Changing from self-signed to 3rd party and moving behind a load balancer

sponz
New Contributor

Hi all!

We recently acquired the Casper suite and have decided to make internet based client management available for all our users. Currently, only users on the network or connected to the VPN are able to connect.

I have contacted support and they are doing some research, but thought maybe some in the community have done this before.

We will point everything to casper.domainname.com and regardless of internal or external, you will hit this management/distro point. This means we need to have everything as locked down as possible.

The server we have setup is a windows 2012 R2 server. Ideally we would have this behind an F5 Big-IP load balancer. This would remove the need to poke holes and expose to the machine through the firewall. We already have a wildcart cert from Entrust that we can use.

A few questions:

1) How do we change the cert from self-signed to use the 3rd party? Would this require changing the clients and how big of a hassle is it?
2) Right now, there is no real authentication that happens -- this seems to be a security issue, yeah?
3) I've found a few people have talked about using an F5 load balance by googling this information, so it's clearly been done before. How does the load balancer work in regards to casper and certs.
4) If you have done the process, have you had any security issues with doing this?

2 REPLIES 2

chriscollins
Valued Contributor

1.) Assuming url is still the same you just go into Tomcat settings on the JSS and change the SSL cert. It will have you upload through the web interface. Then you just restart Tomcat and wala, new cert is used.

2.) What part are you referring to? Self Service or the jamf binary that runs on the machine? Self Service you can require auth and for the jamf binary you can force the clients to only connect to the JSS if the JSS has a valid trusted cert which only the valid server should have access to.

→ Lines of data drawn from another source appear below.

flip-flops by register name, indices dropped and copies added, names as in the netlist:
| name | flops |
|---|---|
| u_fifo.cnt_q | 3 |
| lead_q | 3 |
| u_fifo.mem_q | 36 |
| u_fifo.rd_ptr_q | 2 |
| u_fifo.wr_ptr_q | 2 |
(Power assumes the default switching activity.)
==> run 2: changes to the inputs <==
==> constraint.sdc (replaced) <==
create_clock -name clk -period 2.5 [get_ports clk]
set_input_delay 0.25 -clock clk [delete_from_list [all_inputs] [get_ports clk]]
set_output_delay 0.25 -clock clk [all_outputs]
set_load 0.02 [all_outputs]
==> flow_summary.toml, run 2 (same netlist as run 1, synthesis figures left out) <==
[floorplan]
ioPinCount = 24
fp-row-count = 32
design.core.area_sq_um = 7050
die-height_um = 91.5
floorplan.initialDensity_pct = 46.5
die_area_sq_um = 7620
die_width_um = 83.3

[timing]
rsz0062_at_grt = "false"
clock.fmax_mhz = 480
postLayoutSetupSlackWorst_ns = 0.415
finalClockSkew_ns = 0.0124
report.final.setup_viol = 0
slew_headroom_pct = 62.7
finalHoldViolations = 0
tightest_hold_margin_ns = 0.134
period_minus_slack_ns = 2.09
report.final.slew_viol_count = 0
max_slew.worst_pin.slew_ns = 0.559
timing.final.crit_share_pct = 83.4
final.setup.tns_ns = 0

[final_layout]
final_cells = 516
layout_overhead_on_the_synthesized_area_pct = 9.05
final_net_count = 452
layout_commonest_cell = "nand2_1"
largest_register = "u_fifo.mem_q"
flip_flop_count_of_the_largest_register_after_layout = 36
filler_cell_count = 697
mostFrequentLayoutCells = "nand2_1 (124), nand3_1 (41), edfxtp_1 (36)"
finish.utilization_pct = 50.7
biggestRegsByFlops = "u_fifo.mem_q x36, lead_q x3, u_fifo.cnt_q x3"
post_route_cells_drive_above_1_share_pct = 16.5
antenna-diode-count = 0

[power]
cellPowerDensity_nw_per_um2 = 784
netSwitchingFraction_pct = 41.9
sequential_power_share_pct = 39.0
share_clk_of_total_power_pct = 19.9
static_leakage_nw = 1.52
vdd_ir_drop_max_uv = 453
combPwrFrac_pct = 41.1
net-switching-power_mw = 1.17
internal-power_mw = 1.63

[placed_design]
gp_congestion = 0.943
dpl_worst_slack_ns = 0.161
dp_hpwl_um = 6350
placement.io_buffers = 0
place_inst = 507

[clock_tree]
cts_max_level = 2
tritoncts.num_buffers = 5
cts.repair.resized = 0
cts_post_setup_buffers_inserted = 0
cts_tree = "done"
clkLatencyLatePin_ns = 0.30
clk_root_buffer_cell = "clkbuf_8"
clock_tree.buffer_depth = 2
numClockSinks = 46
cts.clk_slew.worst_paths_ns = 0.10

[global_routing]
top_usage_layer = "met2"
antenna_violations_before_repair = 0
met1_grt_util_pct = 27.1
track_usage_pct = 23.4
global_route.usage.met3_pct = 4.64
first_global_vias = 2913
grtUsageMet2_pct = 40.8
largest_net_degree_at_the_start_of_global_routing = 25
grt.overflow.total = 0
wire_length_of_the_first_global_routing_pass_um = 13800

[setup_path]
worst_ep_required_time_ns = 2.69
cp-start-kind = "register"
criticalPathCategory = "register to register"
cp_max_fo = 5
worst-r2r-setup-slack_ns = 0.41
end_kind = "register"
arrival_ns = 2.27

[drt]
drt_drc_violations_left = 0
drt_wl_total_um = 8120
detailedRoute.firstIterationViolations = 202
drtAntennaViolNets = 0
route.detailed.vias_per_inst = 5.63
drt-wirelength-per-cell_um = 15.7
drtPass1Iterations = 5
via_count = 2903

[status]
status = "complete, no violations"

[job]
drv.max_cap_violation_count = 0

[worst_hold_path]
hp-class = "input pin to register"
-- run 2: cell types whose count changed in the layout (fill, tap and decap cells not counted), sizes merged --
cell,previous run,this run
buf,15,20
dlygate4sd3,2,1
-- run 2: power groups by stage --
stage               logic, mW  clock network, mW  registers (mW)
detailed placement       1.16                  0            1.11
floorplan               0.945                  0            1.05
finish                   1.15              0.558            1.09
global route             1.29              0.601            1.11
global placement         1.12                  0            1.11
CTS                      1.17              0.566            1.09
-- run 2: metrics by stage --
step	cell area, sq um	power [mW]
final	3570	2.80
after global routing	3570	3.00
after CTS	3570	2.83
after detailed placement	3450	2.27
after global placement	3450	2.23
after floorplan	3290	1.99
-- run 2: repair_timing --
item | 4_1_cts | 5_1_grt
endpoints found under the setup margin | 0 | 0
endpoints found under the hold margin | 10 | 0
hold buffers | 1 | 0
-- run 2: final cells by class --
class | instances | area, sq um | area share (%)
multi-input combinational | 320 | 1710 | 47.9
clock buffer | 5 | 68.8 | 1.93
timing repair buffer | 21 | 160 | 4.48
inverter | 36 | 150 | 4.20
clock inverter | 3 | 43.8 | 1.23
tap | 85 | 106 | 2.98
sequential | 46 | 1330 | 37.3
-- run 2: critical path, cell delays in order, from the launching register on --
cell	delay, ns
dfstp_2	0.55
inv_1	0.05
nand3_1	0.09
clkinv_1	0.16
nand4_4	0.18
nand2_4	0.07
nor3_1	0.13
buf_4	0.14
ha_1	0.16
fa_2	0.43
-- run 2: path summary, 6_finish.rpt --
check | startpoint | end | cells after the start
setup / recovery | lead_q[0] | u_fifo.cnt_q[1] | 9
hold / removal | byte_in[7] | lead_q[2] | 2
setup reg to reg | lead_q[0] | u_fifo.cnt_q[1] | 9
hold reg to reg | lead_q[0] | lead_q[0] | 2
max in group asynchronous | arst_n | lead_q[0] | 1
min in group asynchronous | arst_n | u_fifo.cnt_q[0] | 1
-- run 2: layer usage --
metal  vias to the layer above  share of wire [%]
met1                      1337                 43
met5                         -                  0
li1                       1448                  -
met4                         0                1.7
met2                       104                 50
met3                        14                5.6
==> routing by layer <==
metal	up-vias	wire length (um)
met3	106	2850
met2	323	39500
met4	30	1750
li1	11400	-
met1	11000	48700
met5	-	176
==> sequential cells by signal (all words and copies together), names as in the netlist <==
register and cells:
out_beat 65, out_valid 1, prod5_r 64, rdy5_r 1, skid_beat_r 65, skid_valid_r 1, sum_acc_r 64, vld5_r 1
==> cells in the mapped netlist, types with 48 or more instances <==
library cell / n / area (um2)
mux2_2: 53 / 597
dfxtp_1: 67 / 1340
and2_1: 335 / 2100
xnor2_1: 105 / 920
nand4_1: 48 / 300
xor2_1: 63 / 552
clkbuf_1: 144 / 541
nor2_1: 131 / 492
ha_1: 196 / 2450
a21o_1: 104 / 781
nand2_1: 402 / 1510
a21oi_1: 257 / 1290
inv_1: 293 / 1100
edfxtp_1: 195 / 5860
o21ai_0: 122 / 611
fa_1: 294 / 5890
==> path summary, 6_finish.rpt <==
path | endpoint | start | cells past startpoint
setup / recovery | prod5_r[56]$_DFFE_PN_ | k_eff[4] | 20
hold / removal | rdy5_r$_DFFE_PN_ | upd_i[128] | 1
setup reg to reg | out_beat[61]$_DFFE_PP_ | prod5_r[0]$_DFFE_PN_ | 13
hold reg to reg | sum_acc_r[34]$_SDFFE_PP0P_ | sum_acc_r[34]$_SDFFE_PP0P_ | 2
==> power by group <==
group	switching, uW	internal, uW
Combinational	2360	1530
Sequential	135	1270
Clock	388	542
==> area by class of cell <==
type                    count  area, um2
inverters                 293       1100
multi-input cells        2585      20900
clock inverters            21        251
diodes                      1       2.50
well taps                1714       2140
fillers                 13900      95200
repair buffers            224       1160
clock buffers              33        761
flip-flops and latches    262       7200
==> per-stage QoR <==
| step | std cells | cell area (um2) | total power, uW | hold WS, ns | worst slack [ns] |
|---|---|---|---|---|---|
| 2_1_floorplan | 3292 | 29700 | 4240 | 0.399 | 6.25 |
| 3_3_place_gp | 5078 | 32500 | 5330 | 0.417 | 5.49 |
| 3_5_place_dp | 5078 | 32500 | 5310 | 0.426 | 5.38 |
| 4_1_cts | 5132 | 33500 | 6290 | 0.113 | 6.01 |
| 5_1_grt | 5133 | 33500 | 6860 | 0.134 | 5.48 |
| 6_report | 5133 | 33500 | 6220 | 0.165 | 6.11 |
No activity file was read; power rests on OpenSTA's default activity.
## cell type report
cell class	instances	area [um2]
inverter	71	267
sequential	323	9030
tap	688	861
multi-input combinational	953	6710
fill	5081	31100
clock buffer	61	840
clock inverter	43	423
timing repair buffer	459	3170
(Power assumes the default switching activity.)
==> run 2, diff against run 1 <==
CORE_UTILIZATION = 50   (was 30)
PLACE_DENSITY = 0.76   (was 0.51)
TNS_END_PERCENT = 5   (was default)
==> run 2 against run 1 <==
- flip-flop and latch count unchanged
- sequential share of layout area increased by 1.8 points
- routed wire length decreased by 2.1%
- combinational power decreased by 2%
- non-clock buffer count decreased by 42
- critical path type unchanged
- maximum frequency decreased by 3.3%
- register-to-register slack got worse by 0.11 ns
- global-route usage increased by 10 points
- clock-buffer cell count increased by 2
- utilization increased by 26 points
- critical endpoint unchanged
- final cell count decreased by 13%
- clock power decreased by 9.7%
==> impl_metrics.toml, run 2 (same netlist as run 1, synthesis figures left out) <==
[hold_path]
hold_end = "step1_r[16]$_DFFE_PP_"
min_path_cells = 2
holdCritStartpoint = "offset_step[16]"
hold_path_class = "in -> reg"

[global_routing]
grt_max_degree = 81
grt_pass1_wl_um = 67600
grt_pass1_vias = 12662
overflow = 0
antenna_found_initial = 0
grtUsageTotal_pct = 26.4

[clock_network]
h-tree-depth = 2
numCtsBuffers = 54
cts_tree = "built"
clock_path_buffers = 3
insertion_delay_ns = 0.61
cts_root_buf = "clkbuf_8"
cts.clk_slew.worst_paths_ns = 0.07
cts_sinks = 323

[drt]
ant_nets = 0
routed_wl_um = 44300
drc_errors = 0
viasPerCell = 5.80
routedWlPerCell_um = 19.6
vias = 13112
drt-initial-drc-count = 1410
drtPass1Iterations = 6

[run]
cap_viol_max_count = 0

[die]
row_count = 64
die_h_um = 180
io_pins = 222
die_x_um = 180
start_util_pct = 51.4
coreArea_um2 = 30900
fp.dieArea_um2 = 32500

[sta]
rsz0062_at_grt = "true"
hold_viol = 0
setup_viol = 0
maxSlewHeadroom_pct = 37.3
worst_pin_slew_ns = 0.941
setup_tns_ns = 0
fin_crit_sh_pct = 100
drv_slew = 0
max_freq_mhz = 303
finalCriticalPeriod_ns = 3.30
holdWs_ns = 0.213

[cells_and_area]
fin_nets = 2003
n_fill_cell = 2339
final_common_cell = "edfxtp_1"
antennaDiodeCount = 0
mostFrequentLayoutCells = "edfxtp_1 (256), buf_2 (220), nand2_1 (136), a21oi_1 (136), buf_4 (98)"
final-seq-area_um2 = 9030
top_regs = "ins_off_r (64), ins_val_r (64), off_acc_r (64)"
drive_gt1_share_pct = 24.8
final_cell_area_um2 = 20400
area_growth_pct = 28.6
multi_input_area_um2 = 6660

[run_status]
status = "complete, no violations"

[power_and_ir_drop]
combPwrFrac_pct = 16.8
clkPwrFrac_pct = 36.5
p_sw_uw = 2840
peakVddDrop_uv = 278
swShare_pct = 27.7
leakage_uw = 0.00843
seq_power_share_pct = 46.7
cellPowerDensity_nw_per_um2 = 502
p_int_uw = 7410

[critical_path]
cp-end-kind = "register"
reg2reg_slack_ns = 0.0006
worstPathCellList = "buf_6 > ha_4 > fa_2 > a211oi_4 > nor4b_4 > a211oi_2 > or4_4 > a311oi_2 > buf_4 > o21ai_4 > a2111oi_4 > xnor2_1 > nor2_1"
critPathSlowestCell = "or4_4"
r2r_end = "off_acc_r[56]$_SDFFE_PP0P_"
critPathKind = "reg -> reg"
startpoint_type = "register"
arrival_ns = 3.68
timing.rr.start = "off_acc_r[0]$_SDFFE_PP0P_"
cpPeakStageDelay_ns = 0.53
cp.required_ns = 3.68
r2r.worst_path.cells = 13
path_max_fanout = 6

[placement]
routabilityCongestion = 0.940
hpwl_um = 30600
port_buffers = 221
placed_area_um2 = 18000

3.) as far as load balancer and certs you can have the load balancer handle the ssl termination and talk to The JSS over the non-ssl http port, or the opposite where the load balancer is a dumb pass through and the ssl termination happens on the JSS. In real load balancing scenarios with multiple servers behind the load balancer most setups I have seen do the former setup with ssl handled on the balancer. Just don't run the ssl cert on both the JSS and the load balancer even if it's the same cert or you will have weird issues that only happen in certain scenario is like DEP.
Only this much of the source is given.